From the first line of the entries below to the line with "The starting point ran", give each line again exactly.

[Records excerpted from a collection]
·····
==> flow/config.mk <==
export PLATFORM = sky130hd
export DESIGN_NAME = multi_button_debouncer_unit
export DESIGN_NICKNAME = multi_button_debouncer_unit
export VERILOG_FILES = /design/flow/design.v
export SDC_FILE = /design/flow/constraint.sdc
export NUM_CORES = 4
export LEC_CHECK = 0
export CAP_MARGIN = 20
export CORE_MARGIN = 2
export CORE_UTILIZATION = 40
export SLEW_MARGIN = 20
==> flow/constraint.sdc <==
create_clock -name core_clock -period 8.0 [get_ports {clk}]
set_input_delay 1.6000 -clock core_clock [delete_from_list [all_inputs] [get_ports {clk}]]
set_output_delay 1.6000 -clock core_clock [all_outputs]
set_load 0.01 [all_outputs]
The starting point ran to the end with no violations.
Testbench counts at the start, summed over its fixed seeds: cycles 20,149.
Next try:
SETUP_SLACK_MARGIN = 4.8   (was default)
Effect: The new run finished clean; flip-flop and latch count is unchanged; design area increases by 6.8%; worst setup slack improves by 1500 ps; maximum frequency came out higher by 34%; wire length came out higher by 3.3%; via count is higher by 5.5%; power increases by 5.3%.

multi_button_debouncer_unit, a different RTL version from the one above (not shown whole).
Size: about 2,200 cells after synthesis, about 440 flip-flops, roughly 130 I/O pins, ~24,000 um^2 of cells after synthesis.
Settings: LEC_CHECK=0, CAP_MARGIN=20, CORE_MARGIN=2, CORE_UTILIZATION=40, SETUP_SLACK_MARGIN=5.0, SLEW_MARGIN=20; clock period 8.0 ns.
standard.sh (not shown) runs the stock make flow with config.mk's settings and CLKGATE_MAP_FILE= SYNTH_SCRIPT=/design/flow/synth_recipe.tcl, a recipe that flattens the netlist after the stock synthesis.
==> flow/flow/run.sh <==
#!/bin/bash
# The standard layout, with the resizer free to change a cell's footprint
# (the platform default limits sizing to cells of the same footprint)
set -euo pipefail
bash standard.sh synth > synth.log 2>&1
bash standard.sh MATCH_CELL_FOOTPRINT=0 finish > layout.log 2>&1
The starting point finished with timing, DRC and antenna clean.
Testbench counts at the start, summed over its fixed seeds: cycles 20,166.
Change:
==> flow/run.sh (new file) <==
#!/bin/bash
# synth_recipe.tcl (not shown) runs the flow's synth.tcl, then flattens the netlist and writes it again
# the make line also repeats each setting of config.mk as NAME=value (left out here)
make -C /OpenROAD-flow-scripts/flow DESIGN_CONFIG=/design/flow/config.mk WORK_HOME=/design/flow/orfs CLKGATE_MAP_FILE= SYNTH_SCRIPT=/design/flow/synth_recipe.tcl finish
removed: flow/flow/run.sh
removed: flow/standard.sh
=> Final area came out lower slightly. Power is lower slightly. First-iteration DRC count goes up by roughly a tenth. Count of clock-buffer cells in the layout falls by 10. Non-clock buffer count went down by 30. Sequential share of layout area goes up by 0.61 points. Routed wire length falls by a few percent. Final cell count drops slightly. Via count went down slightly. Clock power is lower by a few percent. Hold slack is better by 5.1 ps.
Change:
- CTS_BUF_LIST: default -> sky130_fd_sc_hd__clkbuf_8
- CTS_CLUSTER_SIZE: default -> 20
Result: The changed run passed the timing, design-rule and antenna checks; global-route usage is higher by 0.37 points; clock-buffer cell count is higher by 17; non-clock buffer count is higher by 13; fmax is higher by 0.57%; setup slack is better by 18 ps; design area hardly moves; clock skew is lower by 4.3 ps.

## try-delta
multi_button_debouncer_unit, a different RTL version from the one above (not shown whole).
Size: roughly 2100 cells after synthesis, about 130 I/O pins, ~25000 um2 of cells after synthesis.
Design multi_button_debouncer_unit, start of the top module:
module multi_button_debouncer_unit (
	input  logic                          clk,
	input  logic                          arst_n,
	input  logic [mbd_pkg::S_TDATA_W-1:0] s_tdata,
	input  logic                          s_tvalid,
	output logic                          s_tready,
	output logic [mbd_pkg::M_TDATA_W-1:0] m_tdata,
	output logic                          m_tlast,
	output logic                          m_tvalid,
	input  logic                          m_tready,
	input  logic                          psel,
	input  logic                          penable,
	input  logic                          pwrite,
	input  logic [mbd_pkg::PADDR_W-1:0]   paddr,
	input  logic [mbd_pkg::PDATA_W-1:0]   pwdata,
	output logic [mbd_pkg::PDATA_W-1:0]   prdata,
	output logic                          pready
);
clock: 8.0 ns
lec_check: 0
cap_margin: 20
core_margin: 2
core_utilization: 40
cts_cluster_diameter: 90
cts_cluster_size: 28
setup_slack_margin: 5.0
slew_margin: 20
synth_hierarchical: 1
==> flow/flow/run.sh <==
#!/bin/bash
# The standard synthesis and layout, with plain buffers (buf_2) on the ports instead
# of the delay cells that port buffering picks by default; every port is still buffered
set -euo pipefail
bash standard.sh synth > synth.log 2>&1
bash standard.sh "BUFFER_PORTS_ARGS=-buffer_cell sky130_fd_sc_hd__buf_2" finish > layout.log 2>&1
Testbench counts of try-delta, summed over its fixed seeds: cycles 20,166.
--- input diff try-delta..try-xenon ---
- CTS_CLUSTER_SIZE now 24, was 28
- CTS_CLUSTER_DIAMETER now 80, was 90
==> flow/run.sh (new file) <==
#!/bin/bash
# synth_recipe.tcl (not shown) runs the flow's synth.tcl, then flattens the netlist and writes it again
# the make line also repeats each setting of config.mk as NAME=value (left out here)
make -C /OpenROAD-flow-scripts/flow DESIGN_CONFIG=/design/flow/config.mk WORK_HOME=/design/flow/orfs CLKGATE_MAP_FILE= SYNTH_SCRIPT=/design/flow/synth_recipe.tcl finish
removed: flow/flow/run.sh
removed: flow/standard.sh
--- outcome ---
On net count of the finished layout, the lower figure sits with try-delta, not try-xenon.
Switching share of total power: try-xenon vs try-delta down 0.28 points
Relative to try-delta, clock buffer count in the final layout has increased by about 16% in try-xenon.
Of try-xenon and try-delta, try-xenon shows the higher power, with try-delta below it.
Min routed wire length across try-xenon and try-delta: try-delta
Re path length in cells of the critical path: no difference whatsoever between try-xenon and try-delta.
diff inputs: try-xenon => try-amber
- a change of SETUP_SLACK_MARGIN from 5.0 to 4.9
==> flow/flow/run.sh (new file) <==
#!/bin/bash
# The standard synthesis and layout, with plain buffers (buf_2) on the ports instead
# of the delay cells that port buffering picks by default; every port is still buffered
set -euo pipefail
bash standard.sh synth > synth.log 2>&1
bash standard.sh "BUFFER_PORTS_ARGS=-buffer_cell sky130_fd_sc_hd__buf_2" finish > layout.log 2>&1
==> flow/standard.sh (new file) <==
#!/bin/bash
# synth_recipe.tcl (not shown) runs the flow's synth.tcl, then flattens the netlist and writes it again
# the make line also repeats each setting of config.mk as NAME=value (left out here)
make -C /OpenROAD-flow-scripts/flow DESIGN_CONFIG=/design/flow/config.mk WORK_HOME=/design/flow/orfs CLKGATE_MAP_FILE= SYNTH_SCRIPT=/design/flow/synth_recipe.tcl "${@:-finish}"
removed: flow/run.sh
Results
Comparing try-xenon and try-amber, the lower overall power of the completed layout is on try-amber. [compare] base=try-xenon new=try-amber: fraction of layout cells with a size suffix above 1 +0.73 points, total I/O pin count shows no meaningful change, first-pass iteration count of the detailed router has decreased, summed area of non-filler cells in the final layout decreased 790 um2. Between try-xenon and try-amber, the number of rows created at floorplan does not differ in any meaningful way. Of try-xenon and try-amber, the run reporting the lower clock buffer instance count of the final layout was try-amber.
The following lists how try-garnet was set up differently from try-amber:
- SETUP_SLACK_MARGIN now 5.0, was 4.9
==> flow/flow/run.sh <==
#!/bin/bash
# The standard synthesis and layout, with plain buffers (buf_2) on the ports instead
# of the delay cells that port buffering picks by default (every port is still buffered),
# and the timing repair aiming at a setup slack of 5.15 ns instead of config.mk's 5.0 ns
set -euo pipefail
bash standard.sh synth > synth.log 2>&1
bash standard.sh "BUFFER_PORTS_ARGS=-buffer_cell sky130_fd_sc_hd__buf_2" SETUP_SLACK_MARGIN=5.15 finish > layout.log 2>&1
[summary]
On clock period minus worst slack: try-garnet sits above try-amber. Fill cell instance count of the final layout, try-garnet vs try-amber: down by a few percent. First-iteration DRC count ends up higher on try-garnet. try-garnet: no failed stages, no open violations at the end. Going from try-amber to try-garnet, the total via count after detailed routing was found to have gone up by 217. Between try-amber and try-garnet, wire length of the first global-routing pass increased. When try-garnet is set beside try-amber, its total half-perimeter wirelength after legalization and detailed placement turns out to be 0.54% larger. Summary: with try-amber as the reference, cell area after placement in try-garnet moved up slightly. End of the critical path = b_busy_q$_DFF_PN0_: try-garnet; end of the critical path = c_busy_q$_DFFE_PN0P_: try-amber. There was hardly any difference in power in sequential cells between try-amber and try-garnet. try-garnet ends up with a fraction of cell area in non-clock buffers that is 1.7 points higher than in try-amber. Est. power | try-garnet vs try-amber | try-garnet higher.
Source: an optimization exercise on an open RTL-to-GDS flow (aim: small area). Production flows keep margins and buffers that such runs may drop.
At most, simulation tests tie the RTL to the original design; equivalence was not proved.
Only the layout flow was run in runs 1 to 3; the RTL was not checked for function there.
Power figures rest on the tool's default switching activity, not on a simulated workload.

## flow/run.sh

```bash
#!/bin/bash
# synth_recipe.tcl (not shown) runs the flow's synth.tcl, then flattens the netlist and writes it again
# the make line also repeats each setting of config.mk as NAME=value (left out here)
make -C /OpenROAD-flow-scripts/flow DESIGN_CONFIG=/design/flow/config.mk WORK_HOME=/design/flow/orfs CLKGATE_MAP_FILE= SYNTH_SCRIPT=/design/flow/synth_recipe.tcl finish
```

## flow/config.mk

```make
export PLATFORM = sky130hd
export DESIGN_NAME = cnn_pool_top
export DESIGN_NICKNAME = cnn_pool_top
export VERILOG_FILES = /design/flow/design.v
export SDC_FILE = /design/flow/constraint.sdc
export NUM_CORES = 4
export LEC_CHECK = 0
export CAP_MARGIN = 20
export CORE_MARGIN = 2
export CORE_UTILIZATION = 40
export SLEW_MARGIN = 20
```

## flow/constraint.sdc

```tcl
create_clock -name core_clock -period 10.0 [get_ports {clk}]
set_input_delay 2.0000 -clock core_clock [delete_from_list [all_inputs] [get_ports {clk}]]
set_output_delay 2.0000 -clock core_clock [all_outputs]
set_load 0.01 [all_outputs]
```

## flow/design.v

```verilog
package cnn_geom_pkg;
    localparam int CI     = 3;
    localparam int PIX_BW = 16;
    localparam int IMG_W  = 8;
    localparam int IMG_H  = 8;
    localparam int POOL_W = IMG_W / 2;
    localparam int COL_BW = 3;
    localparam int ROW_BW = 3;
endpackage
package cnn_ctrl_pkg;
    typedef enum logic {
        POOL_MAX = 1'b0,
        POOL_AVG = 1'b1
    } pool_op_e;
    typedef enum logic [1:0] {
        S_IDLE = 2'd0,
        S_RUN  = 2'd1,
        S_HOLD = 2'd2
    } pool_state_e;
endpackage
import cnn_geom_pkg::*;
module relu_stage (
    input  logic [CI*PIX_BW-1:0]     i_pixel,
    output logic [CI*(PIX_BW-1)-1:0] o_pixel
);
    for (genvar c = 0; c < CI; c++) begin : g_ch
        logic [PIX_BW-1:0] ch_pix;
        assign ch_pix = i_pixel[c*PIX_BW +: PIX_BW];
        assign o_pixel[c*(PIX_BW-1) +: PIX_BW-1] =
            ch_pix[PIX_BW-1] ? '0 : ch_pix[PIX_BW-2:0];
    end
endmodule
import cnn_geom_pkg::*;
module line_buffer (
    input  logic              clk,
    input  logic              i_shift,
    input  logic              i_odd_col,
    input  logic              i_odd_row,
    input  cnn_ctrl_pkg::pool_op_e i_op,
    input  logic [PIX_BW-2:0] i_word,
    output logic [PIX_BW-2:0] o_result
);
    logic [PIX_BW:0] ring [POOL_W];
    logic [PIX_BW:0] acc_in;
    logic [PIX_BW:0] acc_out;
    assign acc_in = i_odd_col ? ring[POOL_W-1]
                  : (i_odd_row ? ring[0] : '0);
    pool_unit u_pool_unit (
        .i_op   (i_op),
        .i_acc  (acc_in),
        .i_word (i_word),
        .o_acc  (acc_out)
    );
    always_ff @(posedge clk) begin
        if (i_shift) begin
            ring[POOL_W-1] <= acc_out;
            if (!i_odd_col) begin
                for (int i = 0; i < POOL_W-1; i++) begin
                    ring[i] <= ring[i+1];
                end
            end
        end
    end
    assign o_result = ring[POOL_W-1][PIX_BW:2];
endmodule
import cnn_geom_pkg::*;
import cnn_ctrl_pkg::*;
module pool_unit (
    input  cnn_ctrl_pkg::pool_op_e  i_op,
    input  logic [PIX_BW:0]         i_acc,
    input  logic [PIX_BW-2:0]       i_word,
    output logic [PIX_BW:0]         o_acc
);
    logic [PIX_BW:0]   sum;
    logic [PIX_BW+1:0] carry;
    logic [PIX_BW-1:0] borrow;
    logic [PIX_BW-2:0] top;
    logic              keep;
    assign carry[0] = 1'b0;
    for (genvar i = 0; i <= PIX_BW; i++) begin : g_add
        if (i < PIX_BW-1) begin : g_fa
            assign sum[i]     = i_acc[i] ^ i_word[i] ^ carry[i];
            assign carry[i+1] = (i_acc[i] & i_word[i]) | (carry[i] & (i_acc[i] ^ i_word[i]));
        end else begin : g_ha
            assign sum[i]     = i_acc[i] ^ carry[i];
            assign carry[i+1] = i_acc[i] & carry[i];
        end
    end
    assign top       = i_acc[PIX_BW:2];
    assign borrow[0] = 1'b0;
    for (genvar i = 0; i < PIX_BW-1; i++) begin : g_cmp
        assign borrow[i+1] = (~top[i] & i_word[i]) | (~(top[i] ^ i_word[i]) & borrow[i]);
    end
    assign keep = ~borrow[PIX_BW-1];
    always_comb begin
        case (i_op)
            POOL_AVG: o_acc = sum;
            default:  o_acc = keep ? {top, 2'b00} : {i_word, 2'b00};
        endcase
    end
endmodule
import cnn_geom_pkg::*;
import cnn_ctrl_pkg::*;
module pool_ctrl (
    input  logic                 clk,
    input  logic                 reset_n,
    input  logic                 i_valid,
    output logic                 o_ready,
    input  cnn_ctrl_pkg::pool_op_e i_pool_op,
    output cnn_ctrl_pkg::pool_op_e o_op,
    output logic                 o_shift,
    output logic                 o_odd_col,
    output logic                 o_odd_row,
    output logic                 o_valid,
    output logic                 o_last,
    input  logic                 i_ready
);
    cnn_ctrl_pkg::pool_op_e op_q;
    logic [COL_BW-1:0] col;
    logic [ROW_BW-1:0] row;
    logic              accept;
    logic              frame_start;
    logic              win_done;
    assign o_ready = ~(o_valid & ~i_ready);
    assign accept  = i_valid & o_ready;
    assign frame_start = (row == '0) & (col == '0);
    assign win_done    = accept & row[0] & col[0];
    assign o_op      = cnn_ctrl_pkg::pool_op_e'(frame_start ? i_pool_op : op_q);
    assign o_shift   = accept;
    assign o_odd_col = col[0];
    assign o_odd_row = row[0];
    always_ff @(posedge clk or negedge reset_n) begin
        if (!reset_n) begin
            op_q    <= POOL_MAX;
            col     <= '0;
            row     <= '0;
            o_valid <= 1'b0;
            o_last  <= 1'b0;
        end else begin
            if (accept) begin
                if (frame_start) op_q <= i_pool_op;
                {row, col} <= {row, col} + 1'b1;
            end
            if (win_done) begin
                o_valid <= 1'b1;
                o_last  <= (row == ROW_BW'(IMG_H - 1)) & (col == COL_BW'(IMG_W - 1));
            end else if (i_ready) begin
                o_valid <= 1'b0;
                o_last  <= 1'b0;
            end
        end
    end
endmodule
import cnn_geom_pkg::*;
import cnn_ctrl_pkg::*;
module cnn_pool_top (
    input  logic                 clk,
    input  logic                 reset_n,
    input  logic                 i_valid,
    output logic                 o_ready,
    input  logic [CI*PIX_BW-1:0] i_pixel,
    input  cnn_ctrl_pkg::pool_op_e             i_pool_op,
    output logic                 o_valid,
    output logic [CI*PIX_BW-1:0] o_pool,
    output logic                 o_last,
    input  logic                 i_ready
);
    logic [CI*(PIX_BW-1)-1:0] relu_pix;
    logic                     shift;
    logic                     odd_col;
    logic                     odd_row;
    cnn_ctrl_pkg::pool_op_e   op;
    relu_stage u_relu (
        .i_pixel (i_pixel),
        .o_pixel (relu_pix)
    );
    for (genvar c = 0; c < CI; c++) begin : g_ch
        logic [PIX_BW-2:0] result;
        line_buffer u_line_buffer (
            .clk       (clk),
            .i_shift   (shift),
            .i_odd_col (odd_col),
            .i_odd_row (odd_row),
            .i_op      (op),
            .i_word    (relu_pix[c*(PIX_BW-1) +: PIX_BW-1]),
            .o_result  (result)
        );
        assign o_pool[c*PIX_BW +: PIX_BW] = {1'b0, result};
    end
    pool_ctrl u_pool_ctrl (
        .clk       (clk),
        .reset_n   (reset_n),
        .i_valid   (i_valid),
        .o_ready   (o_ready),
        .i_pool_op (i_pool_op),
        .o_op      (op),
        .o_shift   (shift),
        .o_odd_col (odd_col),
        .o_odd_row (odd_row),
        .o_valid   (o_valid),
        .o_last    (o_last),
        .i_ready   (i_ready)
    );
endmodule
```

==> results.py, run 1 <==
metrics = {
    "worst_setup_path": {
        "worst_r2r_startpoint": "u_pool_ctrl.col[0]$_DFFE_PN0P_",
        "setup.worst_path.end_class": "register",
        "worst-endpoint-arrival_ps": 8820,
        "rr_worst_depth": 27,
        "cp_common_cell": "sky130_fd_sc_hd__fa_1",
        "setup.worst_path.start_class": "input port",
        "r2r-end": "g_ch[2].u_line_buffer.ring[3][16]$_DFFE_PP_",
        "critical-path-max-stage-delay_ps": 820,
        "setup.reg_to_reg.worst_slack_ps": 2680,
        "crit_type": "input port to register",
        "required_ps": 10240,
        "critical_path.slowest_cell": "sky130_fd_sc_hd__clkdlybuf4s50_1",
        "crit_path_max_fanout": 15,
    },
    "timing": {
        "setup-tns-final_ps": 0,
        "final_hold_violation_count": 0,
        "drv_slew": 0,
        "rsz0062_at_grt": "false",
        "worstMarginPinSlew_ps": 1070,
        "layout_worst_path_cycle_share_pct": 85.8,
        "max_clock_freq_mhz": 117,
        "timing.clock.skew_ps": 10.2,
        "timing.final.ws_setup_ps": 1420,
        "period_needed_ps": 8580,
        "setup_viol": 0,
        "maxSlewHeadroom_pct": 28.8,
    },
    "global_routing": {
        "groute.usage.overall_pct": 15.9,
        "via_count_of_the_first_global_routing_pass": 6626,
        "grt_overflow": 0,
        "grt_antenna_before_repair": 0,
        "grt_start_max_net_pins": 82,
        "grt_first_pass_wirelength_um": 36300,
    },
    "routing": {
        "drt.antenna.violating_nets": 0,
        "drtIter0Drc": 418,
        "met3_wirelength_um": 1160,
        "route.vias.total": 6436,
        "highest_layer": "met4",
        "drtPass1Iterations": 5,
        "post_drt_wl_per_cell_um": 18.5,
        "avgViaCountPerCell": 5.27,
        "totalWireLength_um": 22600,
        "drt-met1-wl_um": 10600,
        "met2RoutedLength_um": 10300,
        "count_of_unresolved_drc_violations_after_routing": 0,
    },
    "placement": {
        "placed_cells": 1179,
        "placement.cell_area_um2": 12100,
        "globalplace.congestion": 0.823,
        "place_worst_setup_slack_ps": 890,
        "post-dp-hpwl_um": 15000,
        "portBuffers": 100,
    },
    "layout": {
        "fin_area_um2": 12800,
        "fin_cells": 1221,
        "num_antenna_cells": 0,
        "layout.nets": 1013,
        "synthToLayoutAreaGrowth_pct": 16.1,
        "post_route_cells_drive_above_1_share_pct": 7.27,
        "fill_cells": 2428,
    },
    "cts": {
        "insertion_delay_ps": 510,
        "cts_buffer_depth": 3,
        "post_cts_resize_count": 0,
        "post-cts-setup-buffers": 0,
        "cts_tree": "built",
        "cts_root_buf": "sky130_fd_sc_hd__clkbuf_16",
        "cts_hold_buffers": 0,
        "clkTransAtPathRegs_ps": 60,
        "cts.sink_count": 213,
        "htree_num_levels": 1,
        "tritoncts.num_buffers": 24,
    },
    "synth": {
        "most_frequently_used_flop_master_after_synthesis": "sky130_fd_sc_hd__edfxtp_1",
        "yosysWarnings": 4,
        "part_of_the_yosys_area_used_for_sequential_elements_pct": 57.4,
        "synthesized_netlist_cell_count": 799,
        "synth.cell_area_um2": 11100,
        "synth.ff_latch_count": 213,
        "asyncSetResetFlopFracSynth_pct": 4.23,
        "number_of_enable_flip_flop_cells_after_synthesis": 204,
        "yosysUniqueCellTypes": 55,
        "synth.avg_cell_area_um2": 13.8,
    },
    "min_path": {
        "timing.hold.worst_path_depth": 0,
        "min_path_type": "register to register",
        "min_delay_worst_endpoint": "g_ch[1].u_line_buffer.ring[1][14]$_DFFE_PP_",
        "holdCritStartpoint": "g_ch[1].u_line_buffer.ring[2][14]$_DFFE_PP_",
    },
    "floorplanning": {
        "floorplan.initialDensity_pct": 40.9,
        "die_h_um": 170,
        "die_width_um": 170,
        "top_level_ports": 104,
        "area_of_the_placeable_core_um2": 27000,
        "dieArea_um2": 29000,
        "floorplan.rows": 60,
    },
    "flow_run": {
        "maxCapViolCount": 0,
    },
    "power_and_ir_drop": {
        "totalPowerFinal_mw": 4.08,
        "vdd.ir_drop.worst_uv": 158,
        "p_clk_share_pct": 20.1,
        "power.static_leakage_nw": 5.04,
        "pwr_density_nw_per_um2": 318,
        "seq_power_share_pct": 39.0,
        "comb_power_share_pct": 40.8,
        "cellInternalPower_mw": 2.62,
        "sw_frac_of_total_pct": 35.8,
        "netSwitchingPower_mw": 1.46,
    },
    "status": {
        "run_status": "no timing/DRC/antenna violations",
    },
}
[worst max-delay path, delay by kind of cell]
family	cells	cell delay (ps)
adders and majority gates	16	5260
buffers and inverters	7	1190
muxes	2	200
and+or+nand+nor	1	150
·····
### Result for this exercise:
==> flow/config.mk <==
export PLATFORM = sky130hd
export DESIGN_NAME = multi_button_debouncer_unit
export DESIGN_NICKNAME = multi_button_debouncer_unit
export VERILOG_FILES = /design/flow/design.v
export SDC_FILE = /design/flow/constraint.sdc
export NUM_CORES = 4
export LEC_CHECK = 0
export CAP_MARGIN = 20
export CORE_MARGIN = 2
export CORE_UTILIZATION = 40
export SLEW_MARGIN = 20
==> flow/constraint.sdc <==
create_clock -name core_clock -period 8.0 [get_ports {clk}]
set_input_delay 1.6000 -clock core_clock [delete_from_list [all_inputs] [get_ports {clk}]]
set_output_delay 1.6000 -clock core_clock [all_outputs]
set_load 0.01 [all_outputs]
The starting point ran to the end with no violations.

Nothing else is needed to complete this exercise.